Friends would send me photos and trust me to do justice to them. I think the above picture of Alice, who loves the pink sakura blossom in springtime, did capture her refined nature. She was pleased with it, or at least she did not complain. Alice was one of many open and generous friends who set no conditions and let me experiment freely with them.
I was also able to get a good likeness of Calvin in Australia. His relatives near Melbourne wanted to honour him and they sent me this lovely photo.
My portrait perhaps made him a little fatter than he was in reality but I caught his sweet smile, his beautiful hands and his Gallipoli scarf.
I was mirroring my subjects. Masha didn’t mind when I mirrored her like this.
But then things started to go a bit pear-shaped. With the best of intentions, I painted this picture to congratulate Alyona and Daniil on the birth of their daughter Lisa. Alyona and Daniil came out quite well but poor little Lisa ended up looking like Queen Victoria. Her proud parents were less than thrilled.
My attempt to paint my family around the dining table also went down like a lead balloon. Somehow this cartoon was too close to the bone.
What was the problem? Why could I capture some people exactly and others not at all? Or rather, why did my subconscious bring them out in unflattering ways they were not going to like?
I began to realise that if a person was more or less the same on the outside as he or she was on the inside — in other words authentic; a “what you see is what you get” kind of person — then I had no trouble in painting them. But if they were wearing any kind of social mask, hiding another truth or vulnerability inside, this confused me or worse, provoked me to bring out that hidden truth.
This is not my painting — and I bow down to the superior artist who painted it —but it illustrates what I am talking about.

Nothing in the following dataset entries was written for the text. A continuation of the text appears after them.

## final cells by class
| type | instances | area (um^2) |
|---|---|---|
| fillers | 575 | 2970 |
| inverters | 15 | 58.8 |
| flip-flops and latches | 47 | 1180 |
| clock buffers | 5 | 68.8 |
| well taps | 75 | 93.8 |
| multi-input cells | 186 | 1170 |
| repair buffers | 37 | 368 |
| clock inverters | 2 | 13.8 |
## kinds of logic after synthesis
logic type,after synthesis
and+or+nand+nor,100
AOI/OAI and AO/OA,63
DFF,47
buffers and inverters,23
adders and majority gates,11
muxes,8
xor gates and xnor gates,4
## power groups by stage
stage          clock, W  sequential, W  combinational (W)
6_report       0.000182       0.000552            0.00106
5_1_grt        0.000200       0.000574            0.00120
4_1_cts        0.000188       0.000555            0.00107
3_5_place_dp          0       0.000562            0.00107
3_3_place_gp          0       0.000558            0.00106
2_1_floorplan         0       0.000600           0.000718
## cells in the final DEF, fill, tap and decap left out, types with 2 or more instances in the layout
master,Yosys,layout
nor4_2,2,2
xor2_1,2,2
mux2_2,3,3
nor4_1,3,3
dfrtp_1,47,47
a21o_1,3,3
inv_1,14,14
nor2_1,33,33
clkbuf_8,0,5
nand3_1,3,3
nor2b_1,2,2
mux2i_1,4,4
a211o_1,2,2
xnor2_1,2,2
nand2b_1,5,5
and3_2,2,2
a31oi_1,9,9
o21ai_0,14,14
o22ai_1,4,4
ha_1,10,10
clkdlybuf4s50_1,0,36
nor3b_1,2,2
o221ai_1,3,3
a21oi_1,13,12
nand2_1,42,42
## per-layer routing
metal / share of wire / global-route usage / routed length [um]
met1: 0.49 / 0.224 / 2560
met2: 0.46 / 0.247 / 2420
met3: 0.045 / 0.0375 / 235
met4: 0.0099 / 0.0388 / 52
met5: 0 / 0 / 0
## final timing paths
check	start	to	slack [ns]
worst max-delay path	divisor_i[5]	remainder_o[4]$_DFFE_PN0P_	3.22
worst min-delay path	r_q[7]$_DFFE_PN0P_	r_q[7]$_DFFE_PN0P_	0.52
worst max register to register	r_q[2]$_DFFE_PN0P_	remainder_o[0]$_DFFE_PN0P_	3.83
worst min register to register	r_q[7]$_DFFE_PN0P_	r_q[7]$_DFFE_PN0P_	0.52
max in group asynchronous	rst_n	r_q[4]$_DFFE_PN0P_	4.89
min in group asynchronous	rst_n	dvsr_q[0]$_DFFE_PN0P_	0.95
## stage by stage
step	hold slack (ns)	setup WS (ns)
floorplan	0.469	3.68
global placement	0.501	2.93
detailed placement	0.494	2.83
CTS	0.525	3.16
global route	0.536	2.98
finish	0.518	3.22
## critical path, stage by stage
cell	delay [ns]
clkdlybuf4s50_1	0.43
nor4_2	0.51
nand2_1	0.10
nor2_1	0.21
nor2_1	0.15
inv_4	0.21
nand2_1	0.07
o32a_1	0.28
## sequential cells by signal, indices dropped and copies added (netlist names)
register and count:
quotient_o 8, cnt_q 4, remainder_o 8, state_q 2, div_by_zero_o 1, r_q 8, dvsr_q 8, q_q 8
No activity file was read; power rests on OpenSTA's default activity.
<file path="src/rtl/scu_pkg.sv">
// Shared types and helpers for the stochastic-to-binary conversion blocks.
package scu_pkg;

  localparam int unsigned DATAWD_DEF = 8;

  typedef enum logic [1:0] {S2B_IDLE, S2B_ACCUM, S2B_HOLD} s2b_state_t;

  // Scale a window ones-count down to datawd bits; a full window (2**winlog) clips to all-ones.
  // Assumes winlog >= datawd and datawd < 32.
  function automatic logic [31:0] sat_scale(input logic [31:0] cnt,
                                            input int unsigned winlog,
                                            input int unsigned datawd);
    logic [31:0] scaled;
    logic [31:0] maxv;
    scaled = cnt >> (winlog - datawd);
    maxv   = (32'd1 << datawd) - 32'd1;
    return (scaled > maxv) ? maxv : scaled;
  endfunction

endpackage

</file>
<file path="src/rtl/s2b_ones_cnt.sv">
// Per-channel ones counter for one stochastic stream.
module s2b_ones_cnt #(
  parameter int unsigned CntW = 9
) (
  input  logic            clk,
  input  logic            rst,
  input  logic            clr_i,
  input  logic            en_i,
  input  logic            bit_i,
  output logic [CntW-1:0] cnt_o
);

  logic [CntW-1:0] cnt_q;

  always_ff @(posedge clk) begin
    if (rst || clr_i) begin
      cnt_q <= '0;
    end else if (en_i) begin
      cnt_q <= cnt_q + CntW'(bit_i);
    end
  end

  assign cnt_o = cnt_q;

endmodule

</file>
<file path="src/rtl/s2b_pair_counter.sv">
// Lockstep stochastic-to-binary converter for a pair of streams with valid/ready output.
module s2b_pair_counter
  import scu_pkg::*;
#(
  parameter int unsigned DATAWD = DATAWD_DEF,
  parameter int unsigned WINLOG = 8
) (
  input  logic              clk,
  input  logic              rst,
  input  logic              iStart,
  input  logic              iEn,
  input  logic              iBitA,
  input  logic              iBitB,
  input  logic              iReady,
  output logic [DATAWD-1:0] oA,
  output logic [DATAWD-1:0] oB,
  output logic              oValid,
  output logic              oBusy
);

  localparam logic [WINLOG-1:0] WinLast = '1;

  s2b_state_t        state_q;
  logic [WINLOG-1:0] win_q;
  logic [DATAWD-1:0] a_q, b_q;
  logic              valid_q, busy_q;
  logic [WINLOG:0]   cnt_a, cnt_b;
  logic [WINLOG:0]   fin_a, fin_b;
  logic              cnt_clr, cnt_en;

  // Counters clear on entry to ACCUM, from IDLE or straight out of a HOLD handshake.
  assign cnt_clr = iStart && ((state_q == S2B_IDLE) || ((state_q == S2B_HOLD) && iReady));
  assign cnt_en  = (state_q == S2B_ACCUM) && iEn;

  // The last enabled cycle's bits must be folded into the registered result.
  assign fin_a = cnt_a + (WINLOG+1)'(iBitA);
  assign fin_b = cnt_b + (WINLOG+1)'(iBitB);

  s2b_ones_cnt #(.CntW(WINLOG + 1)) u_cnt_a (
    .clk   (clk),
    .rst   (rst),
    .clr_i (cnt_clr),
    .en_i  (cnt_en),
    .bit_i (iBitA),
    .cnt_o (cnt_a)
  );

  s2b_ones_cnt #(.CntW(WINLOG + 1)) u_cnt_b (
    .clk   (clk),
    .rst   (rst),
    .clr_i (cnt_clr),
    .en_i  (cnt_en),
    .bit_i (iBitB),
    .cnt_o (cnt_b)
  );

  always_ff @(posedge clk) begin
    if (rst) begin
      state_q <= S2B_IDLE;
      win_q   <= '0;
      a_q     <= '0;
      b_q     <= '0;
      valid_q <= 1'b0;
      busy_q  <= 1'b0;
    end else begin
      unique case (state_q)
        S2B_IDLE: begin
          if (iStart) begin
            state_q <= S2B_ACCUM;
            win_q   <= '0;
            busy_q  <= 1'b1;
          end
        end
        S2B_ACCUM: begin
          if (iEn) begin
            win_q <= win_q + WINLOG'(1);
            if (win_q == WinLast) begin
              a_q     <= DATAWD'(sat_scale(32'(fin_a), WINLOG, DATAWD));
              b_q     <= DATAWD'(sat_scale(32'(fin_b), WINLOG, DATAWD));
              valid_q <= 1'b1;
              busy_q  <= 1'b0;
              state_q <= S2B_HOLD;
            end
          end
        end
        S2B_HOLD: begin
          if (iReady) begin
            valid_q <= 1'b0;
            if (iStart) begin
              state_q <= S2B_ACCUM;
              win_q   <= '0;
              busy_q  <= 1'b1;
            end else begin
              state_q <= S2B_IDLE;
            end
          end
        end
        default: state_q <= S2B_IDLE;
      endcase
    end
  end

  assign oA     = a_q;
  assign oB     = b_q;
  assign oValid = valid_q;
  assign oBusy  = busy_q;

endmodule

</file>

The final disaster came when a friend asked me to paint her and to “make her beautiful”. Of course, I could not help but make her ugly and she was duly offended. I will not offend her again by showing the picture here.
But truly, this was my “Gina Reinhart” moment. The offence was as great as when Vincent Namatjira painted the Australian mining magnate Gina Reinhart and the portrait she hated so much went viral.
After that, I decided in future it would be safer for me to paint flowers.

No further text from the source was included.